* [Task description] Using the records below, transcribe word for word the stretch from the line that contains "acc_state_e state_q;" through the line that contains "ST_IDLE: begin", both end lines included, and nothing else.

* [Data supplied]
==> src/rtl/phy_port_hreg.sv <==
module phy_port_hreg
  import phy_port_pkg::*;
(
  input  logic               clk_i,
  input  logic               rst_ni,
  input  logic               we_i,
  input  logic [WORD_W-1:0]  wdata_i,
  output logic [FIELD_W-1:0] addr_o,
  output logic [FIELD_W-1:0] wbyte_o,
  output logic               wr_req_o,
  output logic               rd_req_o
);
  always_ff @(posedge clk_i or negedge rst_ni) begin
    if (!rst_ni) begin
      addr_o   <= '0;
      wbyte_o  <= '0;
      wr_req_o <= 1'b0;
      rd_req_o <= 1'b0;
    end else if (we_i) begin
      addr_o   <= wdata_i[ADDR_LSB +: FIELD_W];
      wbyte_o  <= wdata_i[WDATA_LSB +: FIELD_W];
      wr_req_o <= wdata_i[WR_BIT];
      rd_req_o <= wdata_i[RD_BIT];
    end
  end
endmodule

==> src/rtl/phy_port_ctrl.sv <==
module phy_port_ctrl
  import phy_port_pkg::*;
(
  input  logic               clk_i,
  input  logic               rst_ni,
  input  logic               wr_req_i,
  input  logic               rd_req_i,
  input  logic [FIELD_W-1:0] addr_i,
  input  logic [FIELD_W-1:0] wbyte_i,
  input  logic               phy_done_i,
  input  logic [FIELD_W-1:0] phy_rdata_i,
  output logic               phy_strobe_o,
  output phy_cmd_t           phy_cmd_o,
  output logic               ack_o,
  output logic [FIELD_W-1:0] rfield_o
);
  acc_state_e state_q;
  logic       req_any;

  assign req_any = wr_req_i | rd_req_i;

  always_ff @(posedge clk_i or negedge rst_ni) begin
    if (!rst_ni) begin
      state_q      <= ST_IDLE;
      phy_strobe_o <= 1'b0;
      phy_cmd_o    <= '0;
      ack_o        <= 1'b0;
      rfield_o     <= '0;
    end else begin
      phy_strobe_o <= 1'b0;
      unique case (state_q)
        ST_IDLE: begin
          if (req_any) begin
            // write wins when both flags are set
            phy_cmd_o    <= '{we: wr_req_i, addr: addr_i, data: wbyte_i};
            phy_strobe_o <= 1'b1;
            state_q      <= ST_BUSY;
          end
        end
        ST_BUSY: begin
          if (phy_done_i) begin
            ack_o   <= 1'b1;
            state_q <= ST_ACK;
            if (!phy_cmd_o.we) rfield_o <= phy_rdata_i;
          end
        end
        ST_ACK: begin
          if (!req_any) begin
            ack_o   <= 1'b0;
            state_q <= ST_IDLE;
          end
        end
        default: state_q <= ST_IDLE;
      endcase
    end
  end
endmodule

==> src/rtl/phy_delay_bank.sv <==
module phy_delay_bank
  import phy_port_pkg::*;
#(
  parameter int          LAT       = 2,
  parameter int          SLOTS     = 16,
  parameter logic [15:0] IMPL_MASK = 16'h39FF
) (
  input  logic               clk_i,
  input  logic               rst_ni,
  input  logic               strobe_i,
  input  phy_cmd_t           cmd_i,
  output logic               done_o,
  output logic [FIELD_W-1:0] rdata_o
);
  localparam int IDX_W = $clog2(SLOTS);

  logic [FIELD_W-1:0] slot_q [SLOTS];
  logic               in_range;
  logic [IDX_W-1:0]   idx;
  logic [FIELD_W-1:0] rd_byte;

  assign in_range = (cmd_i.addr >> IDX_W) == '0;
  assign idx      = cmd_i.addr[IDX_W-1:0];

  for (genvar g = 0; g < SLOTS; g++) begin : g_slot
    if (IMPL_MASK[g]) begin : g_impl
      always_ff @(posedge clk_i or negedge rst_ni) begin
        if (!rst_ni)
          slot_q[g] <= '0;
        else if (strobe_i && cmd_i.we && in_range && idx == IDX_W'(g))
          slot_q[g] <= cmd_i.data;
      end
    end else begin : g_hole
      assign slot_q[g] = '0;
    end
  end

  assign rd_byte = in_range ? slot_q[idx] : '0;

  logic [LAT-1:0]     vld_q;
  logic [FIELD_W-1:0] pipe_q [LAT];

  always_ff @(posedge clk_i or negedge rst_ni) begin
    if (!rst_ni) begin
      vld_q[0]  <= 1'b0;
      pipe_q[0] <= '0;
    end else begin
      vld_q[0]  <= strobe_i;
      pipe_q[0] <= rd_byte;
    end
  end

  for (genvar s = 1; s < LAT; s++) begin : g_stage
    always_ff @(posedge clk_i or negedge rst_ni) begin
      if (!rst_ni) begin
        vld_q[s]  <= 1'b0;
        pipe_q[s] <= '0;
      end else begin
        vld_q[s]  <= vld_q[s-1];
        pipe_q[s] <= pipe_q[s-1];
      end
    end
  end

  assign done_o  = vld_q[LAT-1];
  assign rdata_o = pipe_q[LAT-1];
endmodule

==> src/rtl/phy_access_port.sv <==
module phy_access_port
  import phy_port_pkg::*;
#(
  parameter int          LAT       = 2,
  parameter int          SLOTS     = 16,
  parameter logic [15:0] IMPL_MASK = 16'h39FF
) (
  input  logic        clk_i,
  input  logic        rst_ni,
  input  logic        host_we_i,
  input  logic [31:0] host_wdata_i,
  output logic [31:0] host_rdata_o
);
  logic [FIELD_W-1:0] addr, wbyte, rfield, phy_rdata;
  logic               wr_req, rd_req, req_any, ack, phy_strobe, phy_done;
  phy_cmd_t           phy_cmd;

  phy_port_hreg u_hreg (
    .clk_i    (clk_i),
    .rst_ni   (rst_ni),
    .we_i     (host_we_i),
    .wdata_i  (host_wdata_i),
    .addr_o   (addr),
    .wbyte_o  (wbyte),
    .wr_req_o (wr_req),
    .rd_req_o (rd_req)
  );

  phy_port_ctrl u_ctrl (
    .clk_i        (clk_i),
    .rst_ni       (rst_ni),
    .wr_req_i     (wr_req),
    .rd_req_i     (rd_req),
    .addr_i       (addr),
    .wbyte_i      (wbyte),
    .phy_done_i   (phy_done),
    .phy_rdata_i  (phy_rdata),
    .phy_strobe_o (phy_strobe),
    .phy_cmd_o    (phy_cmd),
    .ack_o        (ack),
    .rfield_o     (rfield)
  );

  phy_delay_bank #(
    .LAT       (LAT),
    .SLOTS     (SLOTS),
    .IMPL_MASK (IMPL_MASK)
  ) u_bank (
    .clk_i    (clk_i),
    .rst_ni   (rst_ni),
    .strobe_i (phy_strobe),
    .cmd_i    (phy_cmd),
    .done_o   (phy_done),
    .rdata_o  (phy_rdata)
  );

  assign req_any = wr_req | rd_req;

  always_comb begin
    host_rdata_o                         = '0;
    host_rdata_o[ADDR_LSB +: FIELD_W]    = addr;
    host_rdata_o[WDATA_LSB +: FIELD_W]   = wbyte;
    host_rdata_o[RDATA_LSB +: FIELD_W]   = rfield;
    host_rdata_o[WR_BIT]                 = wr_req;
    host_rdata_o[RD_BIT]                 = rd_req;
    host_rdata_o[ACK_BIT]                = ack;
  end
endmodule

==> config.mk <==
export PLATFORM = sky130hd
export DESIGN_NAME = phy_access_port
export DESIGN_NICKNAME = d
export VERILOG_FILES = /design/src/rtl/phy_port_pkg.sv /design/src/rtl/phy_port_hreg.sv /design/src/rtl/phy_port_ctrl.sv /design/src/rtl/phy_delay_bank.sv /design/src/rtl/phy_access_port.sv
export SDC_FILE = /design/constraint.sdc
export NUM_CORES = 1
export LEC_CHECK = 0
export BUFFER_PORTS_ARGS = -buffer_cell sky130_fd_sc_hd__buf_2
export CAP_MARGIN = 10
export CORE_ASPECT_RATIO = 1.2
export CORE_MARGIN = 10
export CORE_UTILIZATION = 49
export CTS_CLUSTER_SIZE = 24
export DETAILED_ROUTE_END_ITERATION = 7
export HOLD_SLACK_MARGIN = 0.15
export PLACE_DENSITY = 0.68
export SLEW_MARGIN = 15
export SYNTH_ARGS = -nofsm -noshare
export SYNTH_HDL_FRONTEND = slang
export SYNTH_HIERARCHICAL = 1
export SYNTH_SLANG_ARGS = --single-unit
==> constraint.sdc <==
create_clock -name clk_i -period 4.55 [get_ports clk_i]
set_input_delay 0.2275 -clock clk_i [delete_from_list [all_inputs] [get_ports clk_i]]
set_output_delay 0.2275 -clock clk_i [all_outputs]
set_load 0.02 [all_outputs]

* [Task response]
  acc_state_e state_q;
  logic       req_any;

  assign req_any = wr_req_i | rd_req_i;

  always_ff @(posedge clk_i or negedge rst_ni) begin
    if (!rst_ni) begin
      state_q      <= ST_IDLE;
      phy_strobe_o <= 1'b0;
      phy_cmd_o    <= '0;
      ack_o        <= 1'b0;
      rfield_o     <= '0;
    end else begin
      phy_strobe_o <= 1'b0;
      unique case (state_q)
        ST_IDLE: begin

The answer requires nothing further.